Julia Legarde
Hace unos días estuve en el aula de una universidad privada escuchando el “debate” de unos jóvenes. No doy el nombre de la universidad, porque creo que no es su culpa tener como estudiantes a unos idiotas de este calibre, estos, bien se sabe, se filtran por todas partes con tanta facilidad que asombra. La conversación versaba sobre “derechos” y como los muchachos se daban de muy avanzados, hablaban de derechos de hombres y mujeres.
Entre las perlas de estos que un día, porque la Constitución así lo permite, serán periodistas con título, constan las siguientes: que las cifras sobre la violencia contra las mujeres son una exageración y que las mujeres les pegan tanto a los hombres como los hombres a las mujeres. Sentí que la cara me empezó a quemar, sin verme a un espejo sabía que estaba roja, pero me dio risa escuchar al muchacho aseverar semejante cosa con total seguridad, así que le pregunté de dónde obtuvo esa información y apenas balbuceó que eso todo el mundo lo sabe.

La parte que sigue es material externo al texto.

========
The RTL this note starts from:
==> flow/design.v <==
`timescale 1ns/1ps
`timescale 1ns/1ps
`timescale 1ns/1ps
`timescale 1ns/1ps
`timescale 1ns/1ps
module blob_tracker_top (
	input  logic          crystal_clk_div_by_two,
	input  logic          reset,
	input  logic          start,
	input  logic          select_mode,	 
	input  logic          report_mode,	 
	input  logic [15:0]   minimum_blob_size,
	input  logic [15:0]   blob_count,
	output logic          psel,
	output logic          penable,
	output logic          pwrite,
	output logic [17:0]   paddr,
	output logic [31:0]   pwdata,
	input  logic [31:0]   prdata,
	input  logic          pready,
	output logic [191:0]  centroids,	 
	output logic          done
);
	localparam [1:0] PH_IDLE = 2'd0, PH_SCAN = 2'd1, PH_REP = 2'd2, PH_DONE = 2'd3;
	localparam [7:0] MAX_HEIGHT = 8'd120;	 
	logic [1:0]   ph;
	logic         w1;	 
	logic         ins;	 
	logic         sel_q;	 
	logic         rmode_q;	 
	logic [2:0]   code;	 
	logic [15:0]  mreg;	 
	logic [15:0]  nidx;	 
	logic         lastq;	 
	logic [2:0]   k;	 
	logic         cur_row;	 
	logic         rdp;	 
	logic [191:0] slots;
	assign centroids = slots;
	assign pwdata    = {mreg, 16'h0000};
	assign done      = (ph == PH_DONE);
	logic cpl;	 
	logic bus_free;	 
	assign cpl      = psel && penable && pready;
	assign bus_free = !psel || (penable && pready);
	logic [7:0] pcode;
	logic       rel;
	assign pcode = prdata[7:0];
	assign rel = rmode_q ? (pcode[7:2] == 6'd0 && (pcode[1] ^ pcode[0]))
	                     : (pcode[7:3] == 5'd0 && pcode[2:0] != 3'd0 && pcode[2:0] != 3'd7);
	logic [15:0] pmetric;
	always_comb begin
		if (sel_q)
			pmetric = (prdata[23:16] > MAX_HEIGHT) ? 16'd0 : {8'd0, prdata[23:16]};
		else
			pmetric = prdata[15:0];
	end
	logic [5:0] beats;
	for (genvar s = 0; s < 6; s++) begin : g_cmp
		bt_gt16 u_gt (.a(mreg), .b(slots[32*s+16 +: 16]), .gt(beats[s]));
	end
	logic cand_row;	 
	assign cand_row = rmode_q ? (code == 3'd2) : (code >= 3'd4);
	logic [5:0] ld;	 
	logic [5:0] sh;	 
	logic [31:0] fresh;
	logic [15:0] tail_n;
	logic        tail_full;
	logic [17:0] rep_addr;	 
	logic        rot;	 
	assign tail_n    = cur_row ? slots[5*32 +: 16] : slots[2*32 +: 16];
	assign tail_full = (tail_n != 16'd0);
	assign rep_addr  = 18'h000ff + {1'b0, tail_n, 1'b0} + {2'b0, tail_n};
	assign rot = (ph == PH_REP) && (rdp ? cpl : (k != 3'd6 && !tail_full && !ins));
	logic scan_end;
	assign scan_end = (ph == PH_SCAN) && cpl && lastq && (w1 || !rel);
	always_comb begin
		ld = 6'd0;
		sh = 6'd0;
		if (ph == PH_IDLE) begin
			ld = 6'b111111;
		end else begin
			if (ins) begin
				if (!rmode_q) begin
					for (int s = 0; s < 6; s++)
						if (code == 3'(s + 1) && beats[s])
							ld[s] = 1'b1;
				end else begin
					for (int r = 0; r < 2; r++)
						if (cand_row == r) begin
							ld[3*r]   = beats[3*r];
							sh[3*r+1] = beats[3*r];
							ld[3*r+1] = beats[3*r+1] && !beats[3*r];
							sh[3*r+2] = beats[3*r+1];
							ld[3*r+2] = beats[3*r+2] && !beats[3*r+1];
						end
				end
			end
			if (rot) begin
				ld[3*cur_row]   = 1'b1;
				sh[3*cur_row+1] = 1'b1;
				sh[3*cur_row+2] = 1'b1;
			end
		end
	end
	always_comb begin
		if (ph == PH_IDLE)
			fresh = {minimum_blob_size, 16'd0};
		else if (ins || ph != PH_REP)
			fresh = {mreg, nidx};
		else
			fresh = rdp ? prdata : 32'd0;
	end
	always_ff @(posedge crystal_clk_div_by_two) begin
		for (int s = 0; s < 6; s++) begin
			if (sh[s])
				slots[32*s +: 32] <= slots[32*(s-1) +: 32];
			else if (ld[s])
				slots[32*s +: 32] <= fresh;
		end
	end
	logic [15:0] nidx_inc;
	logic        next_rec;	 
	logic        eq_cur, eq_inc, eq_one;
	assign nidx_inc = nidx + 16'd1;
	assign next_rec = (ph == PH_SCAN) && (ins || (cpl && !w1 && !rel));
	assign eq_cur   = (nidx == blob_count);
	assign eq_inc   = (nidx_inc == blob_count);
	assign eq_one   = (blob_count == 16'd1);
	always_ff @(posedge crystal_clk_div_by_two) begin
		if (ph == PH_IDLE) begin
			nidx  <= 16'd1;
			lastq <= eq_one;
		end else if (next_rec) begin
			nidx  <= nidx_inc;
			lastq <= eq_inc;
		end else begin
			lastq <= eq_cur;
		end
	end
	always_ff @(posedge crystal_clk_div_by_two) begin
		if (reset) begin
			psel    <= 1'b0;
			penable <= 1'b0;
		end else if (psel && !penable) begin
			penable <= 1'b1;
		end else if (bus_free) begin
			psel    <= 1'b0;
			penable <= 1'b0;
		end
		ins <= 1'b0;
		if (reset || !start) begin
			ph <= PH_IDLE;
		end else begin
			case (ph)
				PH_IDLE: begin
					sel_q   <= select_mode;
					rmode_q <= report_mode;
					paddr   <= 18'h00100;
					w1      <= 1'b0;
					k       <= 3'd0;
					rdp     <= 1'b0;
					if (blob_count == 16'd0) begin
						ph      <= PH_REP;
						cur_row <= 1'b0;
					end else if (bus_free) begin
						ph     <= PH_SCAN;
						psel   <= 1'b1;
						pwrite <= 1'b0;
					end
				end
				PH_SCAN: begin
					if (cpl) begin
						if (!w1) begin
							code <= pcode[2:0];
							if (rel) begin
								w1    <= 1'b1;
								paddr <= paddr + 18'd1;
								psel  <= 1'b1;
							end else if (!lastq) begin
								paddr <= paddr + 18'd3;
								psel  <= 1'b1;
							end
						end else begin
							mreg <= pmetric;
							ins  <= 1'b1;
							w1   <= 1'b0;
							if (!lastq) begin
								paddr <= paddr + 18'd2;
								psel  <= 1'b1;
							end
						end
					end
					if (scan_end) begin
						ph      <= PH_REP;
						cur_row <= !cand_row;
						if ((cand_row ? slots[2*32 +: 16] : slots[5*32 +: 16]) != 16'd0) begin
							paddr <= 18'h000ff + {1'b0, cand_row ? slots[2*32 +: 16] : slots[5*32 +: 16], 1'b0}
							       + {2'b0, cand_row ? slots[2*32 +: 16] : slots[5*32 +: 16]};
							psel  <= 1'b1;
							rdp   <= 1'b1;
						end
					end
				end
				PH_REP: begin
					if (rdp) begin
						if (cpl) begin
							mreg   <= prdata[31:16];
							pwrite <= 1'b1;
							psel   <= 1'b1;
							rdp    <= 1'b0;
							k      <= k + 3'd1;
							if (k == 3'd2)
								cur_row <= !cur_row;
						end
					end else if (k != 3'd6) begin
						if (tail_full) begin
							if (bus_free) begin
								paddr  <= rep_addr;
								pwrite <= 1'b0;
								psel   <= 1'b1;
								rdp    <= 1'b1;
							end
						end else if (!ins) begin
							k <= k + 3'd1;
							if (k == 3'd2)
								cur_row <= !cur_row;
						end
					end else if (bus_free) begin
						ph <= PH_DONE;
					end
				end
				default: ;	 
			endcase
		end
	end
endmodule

Cuando le iba a poner en su lugar, un flaquito pidió intervenir, le di la palabra imaginando que iba a contestar la falacia de su compañero cuando salió con la siguiente barbaridad: que las prostitutas son necesarias para que existan menos violadores. Mi primer impulso fue lanzarle el borrador de madera y romperle los dientes para que toda su vida se acuerde que la estupidez tiene un precio, pero no lo hice y todavía lamento haberme controlado. La frase causó más de una risa y una que otra indignación; por ahí salió una vocecita medianamente fuerte de una estudiante que le dijo en la cara estúpido y, palabras más palabras menos, que las mujeres se prostituyen porque son pobres y no tienen para darle de comer a sus hijos.
Luego, una muchacha, para presumir su decencia, dijo que esas mujeres, refiriéndose a las prostitutas, deberían dedicarse a lavar y planchar, que eso es más digno que lo que hacen. Apenas pude reírme en la cara de la ingenua, porque un guambrito despeinado le salió al paso diciéndole que lo que paga el lavado y el planchado apenas sale para los pasajes de la semana y que de eso no se vive. Y, la cuarta estupidez, entre otras que no me alcanza el espacio para contar, la dijo un muchacho que figuraba como el bacán: si en su clase tuvieran compañeros indígenas, seguro estarían sentados en algún rincón porque “son unos resentidos”. Como la tolerancia tiene un límite, no pude contenerme más, y tuve que decirles que nunca había estado en un curso con tantos estúpidos juntos, y me fui.